■ **Action item**: Where the line with "build 46: inputs" appears below, start writing out lines exactly, and finish with the line with "else if (row == 1 && col <", which is included; write out nothing else.

Stored data entries
++++++++++++++++++++

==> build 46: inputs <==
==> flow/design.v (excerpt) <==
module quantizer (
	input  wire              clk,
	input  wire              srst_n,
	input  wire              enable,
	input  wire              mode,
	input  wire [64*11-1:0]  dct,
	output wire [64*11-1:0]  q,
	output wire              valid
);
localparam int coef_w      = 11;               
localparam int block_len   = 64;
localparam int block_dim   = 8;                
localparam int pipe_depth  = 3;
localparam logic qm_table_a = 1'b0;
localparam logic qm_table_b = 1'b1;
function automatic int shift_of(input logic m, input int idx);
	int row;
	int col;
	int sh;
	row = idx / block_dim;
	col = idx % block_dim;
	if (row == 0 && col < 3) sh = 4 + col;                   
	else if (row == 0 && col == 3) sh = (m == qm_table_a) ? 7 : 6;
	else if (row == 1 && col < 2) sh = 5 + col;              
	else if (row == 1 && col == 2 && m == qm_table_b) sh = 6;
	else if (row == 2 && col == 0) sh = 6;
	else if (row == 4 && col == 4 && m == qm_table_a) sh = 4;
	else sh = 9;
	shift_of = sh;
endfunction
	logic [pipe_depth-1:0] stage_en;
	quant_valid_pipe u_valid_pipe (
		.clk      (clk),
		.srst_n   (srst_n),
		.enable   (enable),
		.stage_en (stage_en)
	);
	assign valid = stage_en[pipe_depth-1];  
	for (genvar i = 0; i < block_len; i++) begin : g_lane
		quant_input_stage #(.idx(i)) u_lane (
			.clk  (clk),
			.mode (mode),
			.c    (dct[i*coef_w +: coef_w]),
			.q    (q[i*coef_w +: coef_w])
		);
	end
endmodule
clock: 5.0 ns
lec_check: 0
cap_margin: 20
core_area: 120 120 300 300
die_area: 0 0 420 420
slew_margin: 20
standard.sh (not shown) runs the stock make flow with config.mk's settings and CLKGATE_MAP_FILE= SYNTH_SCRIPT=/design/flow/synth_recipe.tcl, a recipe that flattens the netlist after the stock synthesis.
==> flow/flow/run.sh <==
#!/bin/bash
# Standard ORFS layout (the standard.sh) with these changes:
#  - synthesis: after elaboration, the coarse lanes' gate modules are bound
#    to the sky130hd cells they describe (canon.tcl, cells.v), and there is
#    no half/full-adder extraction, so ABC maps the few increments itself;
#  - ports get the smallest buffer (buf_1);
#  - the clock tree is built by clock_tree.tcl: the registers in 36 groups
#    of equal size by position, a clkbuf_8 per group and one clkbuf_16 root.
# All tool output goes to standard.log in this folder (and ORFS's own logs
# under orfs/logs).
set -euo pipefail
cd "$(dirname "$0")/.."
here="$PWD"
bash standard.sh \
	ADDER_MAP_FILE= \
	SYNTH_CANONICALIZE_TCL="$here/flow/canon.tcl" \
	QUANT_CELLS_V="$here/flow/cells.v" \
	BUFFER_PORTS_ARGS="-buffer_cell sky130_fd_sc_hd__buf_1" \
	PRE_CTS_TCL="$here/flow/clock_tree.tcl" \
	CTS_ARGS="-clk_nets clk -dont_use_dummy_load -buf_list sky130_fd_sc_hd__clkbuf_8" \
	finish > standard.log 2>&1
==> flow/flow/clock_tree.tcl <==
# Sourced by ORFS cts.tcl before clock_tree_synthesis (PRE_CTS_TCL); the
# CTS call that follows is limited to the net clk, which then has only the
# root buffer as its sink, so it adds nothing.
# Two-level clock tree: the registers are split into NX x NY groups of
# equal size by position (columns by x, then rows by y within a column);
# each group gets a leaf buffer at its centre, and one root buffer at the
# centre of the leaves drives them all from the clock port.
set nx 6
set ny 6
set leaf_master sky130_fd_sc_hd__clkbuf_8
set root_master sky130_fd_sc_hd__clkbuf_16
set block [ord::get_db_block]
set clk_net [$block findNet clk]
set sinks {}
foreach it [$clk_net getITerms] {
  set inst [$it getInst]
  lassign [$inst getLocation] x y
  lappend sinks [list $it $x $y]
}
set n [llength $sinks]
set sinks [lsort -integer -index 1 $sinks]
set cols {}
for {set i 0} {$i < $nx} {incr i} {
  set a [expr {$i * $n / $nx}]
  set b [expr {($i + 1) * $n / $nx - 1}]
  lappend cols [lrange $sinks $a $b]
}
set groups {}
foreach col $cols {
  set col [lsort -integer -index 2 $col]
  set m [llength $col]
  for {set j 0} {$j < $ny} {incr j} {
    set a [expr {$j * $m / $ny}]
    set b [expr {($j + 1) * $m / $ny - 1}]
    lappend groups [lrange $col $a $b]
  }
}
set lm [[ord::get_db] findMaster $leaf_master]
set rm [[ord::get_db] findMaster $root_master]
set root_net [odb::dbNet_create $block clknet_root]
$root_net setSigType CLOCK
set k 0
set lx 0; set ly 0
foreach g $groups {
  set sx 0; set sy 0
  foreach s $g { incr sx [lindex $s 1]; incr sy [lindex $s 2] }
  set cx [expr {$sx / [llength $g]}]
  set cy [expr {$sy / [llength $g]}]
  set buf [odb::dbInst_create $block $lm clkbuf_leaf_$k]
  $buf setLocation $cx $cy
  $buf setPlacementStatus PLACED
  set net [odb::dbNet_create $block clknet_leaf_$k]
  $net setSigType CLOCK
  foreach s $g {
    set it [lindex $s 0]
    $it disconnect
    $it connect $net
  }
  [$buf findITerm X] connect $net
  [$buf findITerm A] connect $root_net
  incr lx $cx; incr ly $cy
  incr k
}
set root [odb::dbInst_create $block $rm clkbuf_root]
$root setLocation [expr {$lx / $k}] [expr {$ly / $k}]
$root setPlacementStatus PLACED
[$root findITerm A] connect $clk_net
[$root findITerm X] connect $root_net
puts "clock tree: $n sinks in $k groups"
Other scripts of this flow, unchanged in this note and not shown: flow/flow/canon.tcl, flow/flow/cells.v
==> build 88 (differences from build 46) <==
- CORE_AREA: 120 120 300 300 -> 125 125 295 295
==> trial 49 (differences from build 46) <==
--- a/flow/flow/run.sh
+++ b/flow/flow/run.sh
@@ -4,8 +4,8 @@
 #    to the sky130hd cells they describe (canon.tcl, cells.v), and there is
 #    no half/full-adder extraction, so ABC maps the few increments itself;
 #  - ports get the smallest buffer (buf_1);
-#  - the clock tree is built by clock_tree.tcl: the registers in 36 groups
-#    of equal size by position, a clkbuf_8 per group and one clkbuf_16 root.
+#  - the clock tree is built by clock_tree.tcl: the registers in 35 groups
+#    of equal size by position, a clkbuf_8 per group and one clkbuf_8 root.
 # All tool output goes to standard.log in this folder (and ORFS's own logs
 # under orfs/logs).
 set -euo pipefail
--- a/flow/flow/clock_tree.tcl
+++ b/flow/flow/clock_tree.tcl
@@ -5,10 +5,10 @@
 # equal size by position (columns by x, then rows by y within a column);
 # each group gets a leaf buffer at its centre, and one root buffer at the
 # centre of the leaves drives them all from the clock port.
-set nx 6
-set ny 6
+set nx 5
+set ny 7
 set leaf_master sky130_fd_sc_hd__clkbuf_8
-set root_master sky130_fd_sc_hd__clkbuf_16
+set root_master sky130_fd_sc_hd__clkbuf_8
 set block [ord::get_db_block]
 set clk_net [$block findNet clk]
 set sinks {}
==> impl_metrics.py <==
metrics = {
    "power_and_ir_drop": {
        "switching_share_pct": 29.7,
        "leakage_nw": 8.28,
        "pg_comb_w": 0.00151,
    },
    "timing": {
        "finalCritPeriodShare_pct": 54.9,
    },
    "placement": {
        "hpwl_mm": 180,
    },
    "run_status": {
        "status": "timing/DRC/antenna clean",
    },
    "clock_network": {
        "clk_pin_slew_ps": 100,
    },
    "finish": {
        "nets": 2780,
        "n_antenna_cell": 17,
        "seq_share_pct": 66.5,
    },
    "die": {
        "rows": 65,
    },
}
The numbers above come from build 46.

++++++++++++++++++++

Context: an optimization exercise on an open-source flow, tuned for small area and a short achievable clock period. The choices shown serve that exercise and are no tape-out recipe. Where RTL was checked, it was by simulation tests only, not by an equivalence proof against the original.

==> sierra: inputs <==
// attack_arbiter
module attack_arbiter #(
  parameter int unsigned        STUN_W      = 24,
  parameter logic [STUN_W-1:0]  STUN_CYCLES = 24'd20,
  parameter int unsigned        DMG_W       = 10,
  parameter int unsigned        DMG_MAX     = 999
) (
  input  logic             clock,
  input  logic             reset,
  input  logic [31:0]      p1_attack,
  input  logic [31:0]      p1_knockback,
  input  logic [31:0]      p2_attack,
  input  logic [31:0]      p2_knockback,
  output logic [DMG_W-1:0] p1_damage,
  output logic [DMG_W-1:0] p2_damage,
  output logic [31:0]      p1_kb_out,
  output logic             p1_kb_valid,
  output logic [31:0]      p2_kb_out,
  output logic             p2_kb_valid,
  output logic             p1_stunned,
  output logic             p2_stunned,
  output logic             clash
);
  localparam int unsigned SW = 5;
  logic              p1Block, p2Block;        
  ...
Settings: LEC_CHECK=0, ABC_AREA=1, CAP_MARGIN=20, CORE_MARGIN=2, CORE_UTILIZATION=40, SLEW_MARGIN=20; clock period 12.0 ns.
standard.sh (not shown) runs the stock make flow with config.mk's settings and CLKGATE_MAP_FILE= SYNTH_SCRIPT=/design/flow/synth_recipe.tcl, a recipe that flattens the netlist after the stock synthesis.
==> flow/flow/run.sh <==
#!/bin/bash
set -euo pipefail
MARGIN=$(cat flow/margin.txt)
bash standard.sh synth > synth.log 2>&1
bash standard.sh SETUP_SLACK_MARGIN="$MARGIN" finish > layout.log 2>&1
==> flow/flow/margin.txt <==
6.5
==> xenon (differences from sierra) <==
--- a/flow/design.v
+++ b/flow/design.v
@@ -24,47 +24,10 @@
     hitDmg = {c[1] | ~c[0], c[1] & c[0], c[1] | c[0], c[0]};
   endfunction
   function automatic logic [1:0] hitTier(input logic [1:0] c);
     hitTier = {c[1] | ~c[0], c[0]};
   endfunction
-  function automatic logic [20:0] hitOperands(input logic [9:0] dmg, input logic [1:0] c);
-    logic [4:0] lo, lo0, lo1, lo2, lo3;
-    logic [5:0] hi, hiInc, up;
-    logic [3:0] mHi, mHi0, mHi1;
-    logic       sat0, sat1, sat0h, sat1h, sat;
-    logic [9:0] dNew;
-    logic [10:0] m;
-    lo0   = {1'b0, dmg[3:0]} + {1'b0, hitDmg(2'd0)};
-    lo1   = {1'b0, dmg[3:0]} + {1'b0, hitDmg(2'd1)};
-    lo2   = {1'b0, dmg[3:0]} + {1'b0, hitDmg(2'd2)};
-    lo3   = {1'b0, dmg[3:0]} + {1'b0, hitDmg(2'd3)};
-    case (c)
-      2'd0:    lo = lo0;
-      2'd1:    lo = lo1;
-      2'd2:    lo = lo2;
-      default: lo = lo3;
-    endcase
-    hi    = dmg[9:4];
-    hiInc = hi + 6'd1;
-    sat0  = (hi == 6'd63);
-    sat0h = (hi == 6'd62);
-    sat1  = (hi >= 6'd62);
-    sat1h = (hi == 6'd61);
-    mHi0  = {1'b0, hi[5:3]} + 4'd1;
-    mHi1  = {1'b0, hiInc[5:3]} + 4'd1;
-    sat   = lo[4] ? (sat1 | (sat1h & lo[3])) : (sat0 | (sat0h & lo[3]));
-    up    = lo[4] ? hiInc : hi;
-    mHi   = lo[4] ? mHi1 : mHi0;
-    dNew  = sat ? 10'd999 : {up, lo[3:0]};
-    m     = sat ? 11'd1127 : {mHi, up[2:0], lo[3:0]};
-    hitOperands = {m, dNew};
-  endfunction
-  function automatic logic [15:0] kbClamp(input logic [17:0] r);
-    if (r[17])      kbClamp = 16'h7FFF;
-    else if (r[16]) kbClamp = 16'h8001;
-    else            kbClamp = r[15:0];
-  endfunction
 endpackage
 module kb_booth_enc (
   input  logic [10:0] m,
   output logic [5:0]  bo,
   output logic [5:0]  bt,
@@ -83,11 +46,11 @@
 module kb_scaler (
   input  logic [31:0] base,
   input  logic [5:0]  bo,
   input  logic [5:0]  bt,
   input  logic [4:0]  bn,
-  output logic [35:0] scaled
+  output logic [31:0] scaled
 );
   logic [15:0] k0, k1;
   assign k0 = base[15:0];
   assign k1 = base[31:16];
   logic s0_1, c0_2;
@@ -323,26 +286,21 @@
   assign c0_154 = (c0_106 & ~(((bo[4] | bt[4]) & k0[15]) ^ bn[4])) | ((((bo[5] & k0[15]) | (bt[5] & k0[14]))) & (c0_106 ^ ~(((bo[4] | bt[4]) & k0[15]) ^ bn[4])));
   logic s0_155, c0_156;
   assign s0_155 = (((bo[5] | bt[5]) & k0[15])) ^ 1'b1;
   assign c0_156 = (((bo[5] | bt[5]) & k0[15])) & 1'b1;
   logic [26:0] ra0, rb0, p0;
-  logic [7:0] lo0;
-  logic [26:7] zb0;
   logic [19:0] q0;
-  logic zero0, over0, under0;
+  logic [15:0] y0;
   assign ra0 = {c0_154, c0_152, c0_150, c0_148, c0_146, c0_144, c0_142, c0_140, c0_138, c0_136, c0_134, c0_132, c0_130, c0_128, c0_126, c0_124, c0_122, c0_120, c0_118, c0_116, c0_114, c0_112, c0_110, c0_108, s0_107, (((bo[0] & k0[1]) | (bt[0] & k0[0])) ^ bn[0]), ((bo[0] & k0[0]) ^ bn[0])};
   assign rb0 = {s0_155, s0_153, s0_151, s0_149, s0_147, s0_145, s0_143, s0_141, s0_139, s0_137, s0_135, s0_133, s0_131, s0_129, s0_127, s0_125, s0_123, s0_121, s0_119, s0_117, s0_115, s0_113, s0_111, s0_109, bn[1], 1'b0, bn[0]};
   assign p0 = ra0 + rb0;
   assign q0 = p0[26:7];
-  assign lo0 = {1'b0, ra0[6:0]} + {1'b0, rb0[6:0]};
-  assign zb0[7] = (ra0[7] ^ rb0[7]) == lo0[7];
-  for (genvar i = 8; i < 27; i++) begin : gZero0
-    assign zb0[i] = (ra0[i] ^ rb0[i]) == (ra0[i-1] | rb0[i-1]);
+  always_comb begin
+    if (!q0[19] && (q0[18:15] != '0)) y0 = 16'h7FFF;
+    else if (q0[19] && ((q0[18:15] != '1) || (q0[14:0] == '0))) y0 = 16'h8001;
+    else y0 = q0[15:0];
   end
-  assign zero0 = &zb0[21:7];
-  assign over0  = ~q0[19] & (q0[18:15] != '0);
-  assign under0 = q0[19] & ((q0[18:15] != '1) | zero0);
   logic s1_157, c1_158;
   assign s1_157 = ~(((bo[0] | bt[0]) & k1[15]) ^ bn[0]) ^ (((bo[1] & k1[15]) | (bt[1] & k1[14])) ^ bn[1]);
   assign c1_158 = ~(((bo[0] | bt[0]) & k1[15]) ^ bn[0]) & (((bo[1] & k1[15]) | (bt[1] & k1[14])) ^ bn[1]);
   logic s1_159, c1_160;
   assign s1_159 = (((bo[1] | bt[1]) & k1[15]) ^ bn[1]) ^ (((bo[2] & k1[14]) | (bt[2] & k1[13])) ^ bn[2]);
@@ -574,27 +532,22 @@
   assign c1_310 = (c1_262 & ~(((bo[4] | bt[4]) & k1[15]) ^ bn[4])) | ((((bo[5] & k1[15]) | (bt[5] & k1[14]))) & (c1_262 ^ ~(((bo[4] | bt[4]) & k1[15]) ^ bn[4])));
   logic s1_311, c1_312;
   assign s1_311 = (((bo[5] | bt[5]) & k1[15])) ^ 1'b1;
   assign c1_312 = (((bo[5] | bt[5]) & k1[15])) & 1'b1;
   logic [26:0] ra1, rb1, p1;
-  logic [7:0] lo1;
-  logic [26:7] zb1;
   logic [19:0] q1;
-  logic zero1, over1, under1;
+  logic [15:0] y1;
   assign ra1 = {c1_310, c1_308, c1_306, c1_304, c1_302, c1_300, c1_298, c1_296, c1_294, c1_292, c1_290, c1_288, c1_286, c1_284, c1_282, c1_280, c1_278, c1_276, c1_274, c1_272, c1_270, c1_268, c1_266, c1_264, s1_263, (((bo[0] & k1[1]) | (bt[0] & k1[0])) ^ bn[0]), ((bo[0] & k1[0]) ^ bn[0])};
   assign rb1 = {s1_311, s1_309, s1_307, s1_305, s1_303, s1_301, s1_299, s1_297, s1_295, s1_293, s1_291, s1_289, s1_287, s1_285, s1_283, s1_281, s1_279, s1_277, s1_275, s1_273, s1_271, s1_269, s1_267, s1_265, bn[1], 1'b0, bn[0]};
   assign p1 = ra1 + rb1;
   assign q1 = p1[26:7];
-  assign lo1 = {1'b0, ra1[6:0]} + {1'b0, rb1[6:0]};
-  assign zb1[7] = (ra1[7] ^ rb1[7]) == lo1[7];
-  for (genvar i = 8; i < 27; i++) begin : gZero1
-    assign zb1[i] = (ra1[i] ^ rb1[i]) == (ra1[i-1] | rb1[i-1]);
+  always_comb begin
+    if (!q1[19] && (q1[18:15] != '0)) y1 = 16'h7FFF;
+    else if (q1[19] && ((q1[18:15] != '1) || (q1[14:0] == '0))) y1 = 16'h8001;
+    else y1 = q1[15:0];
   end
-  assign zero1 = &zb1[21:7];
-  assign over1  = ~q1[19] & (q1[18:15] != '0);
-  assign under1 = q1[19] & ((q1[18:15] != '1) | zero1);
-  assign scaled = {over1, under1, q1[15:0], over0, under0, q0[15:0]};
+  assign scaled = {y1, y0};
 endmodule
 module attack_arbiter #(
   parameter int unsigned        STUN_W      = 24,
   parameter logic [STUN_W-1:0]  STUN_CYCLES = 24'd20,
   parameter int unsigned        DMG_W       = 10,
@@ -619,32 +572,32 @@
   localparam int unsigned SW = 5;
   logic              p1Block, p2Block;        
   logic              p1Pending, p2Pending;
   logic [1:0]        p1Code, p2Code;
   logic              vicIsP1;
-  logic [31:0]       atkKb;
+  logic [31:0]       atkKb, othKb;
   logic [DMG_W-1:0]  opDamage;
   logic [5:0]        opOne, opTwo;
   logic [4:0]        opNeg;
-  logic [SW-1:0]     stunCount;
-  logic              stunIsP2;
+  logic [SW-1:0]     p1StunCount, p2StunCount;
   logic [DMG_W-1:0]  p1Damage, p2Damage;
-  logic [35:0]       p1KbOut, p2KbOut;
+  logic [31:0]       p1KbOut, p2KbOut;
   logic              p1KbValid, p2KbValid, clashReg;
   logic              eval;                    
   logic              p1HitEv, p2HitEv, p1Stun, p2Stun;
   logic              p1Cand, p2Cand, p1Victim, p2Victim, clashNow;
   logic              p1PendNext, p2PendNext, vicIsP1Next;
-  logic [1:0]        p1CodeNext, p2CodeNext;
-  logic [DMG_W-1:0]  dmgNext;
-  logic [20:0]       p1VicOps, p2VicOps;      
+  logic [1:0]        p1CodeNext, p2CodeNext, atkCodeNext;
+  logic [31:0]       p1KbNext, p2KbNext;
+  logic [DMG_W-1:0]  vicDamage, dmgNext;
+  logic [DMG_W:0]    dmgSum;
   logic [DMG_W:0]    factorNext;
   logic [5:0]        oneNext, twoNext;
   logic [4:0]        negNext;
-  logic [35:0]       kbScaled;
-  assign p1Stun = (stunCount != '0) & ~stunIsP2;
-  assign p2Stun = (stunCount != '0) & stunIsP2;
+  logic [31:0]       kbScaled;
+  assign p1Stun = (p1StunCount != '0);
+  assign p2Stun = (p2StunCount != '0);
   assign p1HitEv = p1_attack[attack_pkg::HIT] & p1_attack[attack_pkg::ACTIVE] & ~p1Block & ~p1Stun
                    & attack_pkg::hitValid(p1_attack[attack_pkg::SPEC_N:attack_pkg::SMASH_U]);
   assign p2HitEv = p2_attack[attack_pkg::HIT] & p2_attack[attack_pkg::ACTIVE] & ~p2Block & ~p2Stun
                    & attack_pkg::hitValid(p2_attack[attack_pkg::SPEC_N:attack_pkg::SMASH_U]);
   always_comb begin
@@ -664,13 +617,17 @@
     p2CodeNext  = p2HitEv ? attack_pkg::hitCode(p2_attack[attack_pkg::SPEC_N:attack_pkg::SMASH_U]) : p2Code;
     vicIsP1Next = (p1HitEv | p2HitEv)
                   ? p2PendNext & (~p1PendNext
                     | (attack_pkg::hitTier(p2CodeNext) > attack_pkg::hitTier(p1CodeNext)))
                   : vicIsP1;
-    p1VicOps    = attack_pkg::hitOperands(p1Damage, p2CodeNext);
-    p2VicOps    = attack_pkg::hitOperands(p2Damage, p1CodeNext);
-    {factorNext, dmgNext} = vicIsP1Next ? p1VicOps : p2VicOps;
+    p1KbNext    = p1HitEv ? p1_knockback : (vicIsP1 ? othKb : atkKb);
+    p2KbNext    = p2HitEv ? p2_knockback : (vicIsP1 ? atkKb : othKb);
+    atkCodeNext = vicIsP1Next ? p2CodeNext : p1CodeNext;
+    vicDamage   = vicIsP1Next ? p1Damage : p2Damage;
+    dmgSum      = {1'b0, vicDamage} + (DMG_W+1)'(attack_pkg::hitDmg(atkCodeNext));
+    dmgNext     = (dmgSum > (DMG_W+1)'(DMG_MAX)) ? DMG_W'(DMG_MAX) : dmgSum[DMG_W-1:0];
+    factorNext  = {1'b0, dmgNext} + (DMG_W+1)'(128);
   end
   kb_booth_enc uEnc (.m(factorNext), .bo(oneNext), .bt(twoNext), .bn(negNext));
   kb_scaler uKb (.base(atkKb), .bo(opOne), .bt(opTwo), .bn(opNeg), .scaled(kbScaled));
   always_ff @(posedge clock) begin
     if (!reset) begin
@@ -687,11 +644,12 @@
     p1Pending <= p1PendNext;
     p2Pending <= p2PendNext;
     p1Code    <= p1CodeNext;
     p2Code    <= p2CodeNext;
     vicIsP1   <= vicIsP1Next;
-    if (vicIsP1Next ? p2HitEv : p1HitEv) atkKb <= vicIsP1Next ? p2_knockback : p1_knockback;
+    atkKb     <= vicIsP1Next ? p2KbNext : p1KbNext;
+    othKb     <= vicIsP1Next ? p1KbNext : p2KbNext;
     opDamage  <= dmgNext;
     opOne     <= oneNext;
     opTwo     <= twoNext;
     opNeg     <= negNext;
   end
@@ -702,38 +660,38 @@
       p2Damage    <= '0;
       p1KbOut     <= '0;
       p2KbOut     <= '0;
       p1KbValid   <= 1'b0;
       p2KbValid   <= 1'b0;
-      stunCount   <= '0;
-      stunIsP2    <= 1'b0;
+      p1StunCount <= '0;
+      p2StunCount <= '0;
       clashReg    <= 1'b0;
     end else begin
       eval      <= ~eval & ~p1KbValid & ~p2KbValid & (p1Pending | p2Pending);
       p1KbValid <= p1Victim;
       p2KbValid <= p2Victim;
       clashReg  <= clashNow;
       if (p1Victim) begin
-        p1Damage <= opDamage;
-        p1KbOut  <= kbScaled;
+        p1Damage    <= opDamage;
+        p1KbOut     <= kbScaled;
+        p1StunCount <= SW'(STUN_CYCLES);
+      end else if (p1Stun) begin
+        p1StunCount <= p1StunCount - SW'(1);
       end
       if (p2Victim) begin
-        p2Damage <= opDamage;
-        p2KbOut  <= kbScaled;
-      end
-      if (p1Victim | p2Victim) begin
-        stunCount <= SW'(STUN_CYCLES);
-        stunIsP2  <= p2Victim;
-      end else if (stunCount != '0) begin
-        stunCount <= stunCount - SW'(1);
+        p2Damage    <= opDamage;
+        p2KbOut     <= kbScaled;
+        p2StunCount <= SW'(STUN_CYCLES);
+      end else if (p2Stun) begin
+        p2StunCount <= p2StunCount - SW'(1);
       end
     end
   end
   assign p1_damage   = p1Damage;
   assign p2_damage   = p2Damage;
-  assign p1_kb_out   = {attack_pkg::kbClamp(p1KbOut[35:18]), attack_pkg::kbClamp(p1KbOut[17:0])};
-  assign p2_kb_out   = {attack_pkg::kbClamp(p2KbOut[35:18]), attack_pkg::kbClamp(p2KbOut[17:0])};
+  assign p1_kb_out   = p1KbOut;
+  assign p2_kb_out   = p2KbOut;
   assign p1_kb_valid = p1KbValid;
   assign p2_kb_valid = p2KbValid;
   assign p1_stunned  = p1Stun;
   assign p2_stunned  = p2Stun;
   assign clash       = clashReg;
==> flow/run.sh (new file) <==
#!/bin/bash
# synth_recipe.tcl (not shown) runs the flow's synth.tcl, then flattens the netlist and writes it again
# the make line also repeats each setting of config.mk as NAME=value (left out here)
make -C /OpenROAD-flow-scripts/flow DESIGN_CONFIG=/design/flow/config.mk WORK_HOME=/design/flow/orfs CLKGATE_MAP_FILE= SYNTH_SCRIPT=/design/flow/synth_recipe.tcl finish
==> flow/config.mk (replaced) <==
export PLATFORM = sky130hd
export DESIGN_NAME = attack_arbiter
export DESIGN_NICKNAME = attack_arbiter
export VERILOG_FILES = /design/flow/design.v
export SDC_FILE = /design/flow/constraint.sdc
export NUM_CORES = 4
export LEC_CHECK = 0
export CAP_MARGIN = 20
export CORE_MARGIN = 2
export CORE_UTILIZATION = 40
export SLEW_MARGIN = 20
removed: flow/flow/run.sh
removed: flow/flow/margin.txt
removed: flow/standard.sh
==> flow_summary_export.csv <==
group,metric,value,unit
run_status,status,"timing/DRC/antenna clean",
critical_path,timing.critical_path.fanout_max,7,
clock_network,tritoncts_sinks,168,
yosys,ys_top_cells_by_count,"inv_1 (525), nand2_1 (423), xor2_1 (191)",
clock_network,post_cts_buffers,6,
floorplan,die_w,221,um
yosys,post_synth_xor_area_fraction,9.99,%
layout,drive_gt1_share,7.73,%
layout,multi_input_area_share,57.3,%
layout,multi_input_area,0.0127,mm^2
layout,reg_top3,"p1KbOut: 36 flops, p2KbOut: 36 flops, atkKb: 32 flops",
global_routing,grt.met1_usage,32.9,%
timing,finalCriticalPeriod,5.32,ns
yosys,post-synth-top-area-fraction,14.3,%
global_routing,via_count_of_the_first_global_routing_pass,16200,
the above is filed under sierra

++++++++++++++++++++

■ **Answer section**:
==> build 46: inputs <==
==> flow/design.v (excerpt) <==
module quantizer (
	input  wire              clk,
	input  wire              srst_n,
	input  wire              enable,
	input  wire              mode,
	input  wire [64*11-1:0]  dct,
	output wire [64*11-1:0]  q,
	output wire              valid
);
localparam int coef_w      = 11;               
localparam int block_len   = 64;
localparam int block_dim   = 8;                
localparam int pipe_depth  = 3;
localparam logic qm_table_a = 1'b0;
localparam logic qm_table_b = 1'b1;
function automatic int shift_of(input logic m, input int idx);
	int row;
	int col;
	int sh;
	row = idx / block_dim;
	col = idx % block_dim;
	if (row == 0 && col < 3) sh = 4 + col;                   
	else if (row == 0 && col == 3) sh = (m == qm_table_a) ? 7 : 6;
	else if (row == 1 && col < 2) sh = 5 + col;              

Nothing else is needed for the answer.